Galveston ISland TX,USA, Hotel Galvez, Music Hall.

Stuart Feldmanm
Vice-President, Engineering, Google



Computing at the limits of technology calls for numerous engineering decisions and tradeoffs. General purpose solutions do not work at the extremes. Traditional HPC has been analyzed for decades, resulting in specialized architectures. Systems for life critical systems, those for large enterprises, those for tiny devices, also present their own special requirements. The area of data intensive computing is newer, and the computing models are less established. To support large (millions) of users doing similar but different computations, expecting to have access to enormous amounts of information (petabytes, not gigabytes) and to get prompt responses and global access calls for different compromises. Different applications present their own requirements and difficulties. This talk will address some of those needs - different models of storage and data management that are appropriate for different types of application, networking demands for parallelism and global access, management of large numbers of fallible processors and storage. Support for such computing also calls for different approaches to software methodology, system management, and deployment.
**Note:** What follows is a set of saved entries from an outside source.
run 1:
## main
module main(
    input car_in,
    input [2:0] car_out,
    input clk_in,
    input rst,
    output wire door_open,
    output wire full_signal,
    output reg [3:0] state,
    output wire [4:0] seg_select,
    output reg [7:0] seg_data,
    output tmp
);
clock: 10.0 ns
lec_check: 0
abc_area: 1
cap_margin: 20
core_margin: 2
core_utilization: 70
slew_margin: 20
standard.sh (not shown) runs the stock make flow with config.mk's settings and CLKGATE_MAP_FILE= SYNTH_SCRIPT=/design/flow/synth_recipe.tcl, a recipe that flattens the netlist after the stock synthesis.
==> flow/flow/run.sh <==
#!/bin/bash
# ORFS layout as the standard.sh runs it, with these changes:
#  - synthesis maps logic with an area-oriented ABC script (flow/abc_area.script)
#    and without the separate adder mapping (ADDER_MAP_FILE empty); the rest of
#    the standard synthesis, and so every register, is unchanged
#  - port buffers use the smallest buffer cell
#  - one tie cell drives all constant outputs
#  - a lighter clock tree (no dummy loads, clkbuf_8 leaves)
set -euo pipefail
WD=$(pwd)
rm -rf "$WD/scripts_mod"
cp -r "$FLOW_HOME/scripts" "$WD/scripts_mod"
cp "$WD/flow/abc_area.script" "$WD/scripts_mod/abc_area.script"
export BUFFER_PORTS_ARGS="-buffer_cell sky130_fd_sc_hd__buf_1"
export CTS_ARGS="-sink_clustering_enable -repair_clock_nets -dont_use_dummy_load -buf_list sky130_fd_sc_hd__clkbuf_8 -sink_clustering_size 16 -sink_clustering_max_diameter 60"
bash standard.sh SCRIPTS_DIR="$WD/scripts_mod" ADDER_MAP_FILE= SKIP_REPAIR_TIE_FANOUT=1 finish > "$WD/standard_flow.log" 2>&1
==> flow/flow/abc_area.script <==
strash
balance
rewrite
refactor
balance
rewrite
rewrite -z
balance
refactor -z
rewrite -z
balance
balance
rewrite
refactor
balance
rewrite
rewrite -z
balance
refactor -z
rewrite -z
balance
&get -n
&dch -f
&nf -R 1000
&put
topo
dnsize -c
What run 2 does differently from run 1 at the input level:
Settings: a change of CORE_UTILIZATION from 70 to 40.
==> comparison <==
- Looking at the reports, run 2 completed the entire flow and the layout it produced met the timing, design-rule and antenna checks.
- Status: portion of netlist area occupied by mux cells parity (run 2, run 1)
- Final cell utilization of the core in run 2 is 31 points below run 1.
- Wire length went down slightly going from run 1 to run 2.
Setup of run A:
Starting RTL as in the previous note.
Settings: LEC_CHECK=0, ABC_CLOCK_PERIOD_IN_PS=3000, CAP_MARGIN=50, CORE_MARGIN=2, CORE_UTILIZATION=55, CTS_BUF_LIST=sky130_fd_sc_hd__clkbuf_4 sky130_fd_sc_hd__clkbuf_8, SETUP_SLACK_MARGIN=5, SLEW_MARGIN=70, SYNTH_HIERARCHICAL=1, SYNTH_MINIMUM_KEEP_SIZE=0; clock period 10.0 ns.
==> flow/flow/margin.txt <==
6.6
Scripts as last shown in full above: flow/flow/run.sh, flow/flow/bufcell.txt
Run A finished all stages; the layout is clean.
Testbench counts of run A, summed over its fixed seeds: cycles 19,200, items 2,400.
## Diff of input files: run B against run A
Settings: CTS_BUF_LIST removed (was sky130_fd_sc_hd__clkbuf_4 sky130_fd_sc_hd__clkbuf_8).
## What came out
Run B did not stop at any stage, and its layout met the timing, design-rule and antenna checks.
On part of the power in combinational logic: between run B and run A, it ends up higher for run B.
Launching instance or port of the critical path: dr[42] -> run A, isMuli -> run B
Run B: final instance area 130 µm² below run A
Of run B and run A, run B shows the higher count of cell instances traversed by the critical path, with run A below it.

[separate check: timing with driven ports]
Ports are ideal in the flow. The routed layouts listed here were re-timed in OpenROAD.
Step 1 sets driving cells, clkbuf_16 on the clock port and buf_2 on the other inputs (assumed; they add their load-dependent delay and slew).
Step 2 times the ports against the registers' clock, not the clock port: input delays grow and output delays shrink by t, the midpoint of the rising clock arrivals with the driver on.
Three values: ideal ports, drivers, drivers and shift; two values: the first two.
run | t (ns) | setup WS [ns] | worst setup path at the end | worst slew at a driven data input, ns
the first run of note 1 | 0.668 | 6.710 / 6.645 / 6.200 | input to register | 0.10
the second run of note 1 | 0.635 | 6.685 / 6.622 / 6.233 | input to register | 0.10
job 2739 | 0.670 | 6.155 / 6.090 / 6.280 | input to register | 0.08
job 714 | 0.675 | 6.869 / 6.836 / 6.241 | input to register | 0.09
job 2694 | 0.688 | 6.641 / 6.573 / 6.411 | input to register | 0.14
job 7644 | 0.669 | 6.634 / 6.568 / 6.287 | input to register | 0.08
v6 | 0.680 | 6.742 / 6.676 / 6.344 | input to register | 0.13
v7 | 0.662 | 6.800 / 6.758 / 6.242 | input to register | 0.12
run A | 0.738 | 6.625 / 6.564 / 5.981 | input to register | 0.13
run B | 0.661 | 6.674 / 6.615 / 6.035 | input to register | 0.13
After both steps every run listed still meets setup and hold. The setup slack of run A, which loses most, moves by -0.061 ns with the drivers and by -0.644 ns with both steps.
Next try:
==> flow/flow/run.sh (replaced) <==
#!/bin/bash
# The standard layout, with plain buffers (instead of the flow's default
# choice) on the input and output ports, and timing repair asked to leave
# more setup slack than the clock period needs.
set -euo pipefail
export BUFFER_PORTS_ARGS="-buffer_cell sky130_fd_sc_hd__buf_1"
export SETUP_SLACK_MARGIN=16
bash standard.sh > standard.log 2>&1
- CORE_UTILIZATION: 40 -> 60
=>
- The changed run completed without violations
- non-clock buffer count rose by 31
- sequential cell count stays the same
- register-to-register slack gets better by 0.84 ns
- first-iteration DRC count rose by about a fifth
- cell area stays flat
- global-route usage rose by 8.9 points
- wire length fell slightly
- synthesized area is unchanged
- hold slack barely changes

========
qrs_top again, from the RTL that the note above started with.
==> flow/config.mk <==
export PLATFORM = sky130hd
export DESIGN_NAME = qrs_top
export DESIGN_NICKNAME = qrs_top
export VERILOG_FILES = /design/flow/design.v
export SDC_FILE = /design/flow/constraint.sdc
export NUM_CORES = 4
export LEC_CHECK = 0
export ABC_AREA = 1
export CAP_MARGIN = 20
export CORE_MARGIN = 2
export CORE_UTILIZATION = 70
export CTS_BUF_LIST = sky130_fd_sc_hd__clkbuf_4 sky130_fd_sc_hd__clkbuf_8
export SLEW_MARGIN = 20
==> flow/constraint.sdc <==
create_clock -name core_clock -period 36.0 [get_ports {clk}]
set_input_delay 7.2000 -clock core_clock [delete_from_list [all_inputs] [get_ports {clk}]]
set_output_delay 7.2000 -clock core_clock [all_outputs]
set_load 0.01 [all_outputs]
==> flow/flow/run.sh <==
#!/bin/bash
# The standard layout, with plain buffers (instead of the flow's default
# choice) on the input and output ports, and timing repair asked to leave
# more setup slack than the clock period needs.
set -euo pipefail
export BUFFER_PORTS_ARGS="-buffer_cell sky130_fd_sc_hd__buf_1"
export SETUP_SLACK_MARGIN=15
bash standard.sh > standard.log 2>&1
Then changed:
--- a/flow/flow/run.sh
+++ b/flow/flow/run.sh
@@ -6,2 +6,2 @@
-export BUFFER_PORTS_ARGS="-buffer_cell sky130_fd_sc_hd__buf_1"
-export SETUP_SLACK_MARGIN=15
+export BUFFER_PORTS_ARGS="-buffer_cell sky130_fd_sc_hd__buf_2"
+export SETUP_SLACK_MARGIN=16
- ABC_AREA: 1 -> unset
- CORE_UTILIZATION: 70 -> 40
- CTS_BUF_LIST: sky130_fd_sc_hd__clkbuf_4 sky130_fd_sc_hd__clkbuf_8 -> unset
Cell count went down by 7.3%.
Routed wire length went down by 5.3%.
Source: an optimization exercise on an open RTL-to-GDS flow (aim: small area and a short achievable clock period). Production flows keep margins and buffers that such runs may drop. Where RTL was checked, it was by simulation tests only, not by an equivalence proof against the original.

==> inputs of job 7238 <==
==> flow/design.v <==
module hybrid_pwm_sd_2ndorder #(parameter signalwidth=16)
(
	input clk,
	input reset_n,
	input [signalwidth-1:0] d,
	output q
);
reg [4:0]  pc;        
reg        q_r;       
reg [22:0] w;         
reg [17:0] acc1;      
reg        m;         
reg [15:0] dreg;      
reg [6:0]  th;        
reg [17:0] s2;        
reg [10:0] ep;        
reg        f30, f31, f0, f1, f2, f3, f4, f5;    
wire [16:0] lo_sum = {1'b0, acc1[15:0]} + {1'b0, d};
wire c16 = lo_sum[16];
wire q31 = th[6] ? m : th[5];
wire [17:0] b_oth = ({18{f30}} & {{9{q31}}, 9'b0})
                  | ({18{f1}} & {2'b0, dreg})
                  | ({18{f2 | f3}} & ({7'b0, ep} ^ {18{f2}}))
                  | ({18{f4 | f5}} & ({2'b0, acc1[17:2]} ^ {18{f5}}));
wire [17:0] b_op = f31 ? ~{2'b0, w[22:7]} : b_oth;
wire [17:0] a_op = (f1 | f5) ? acc1 : s2;
wire cin = f30 | f2 | (f31 & (q_r | ~&w[6:0])) | (f5 & ~|acc1[1:0]);
wire [17:0] sum = a_op + b_op + {17'b0, cin};
wire [4:0] pc_next = pc + 5'd1;
wire q_gen   = th[6] ? m : ({1'b0, pc_next} < th[5:0]);
wire q_last  = sum[17] ? m : (sum[16:11] != 6'd0);
wire q_oth   = f31 ? q_last : f0 ? (th[5:1] != 5'd0) : q_gen;
wire sel_m   = f0 & th[6];
wire q_c1    = sel_m ? (acc1[17] ^ acc1[16]) : q_oth;
wire q_c0    = sel_m ? acc1[17] : q_oth;
wire q_next  = c16 ? q_c1 : q_c0;
wire m_new   = c16 ? (acc1[17] ^ acc1[16]) : acc1[17];
wire [22:0] w_next = w + {7'h7f, ~w[22:7]} + (q_r ? 23'h00fe00 : 23'h0)
                       + {22'b0, q_r ? (w[6:0] == 7'd0) : 1'b1};
always @(posedge clk)
	dreg <= d;
always @(posedge clk, negedge reset_n)
begin
	if (!reset_n) begin
		pc   <= 5'd30;
		q_r  <= 1'b0;
		w    <= 23'h7f0000;
		acc1 <= 18'h2fffd;
		m    <= 1'b1;
		th   <= 7'd0;
		s2   <= 18'h17fff;
		ep   <= 11'd0;
		{f30, f31, f0, f1, f2, f3, f4, f5} <= 8'b10000000;
	end else begin
		pc  <= pc_next;
		q_r <= q_next;
		w   <= w_next;
		{f30, f31, f0, f1, f2, f3, f4, f5} <= {pc == 5'd29, f30, f31, f0, f1, f2, f3, f4};
		if (f0)
			m <= m_new;
		if (f1 | f5)
			acc1 <= sum;
		if (f30 | f31 | f2 | f3 | f4)
			s2 <= sum;
		if (f31)
			th <= sum[17:11];
		if (f2)
			ep <= s2[10:0];
	end
end
assign q = q_r;
endmodule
But massive data also opens new ways to approach science and to get remarkable results the delight and surprise users.



Biography:




Stuart Feldman is responsible for the health and productivity of Google's engineering offices in the eastern part of the Americas, Asia, and Australia. He also has executive responsibility for a number of Google products. Before joining Google, he worked at IBM for eleven years. Most recently, he was Vice President for Computer Science in IBM Research, where he drove the long-term and exploratory worldwide science strategy in computer science and related fields, led programs for open collaborative research with universities, and influenced national and global computer science policy. Prior to that, Feldman served as Vice President for Internet Technology and was responsible for IBM strategies, standards, and policies relating to the future of the Internet, and managed a department that created experimental Internet-based applications. Earlier, he was the founding Director of IBM's Institute for Advanced Commerce, which was dedicated to creating intellectual leadership in e-commerce. Before joining IBM in mid-1995, he was a computer science researcher at Bell Labs and a research manager at Bellcore (now Telcordia). In addition he was the creator of Make as well as the architect for a large new line of software products at Bellcore. Feldman did his academic work in astrophysics and mathematics and earned his AB at Princeton and his PhD at MIT. He was awarded an honorary Doctor of Mathematics by the Univeristy of Waterloo in 2010. He is former President of ACM (Association for Computing Machinery) and member of the board of directors of the AACSB (Association to Advanced Collegiate Schools of Business). He received the 2003 ACM Software System Award. He is a Fellow of the IEEE, of the ACM, and of the AAAS and serves on a number of government advisory committees.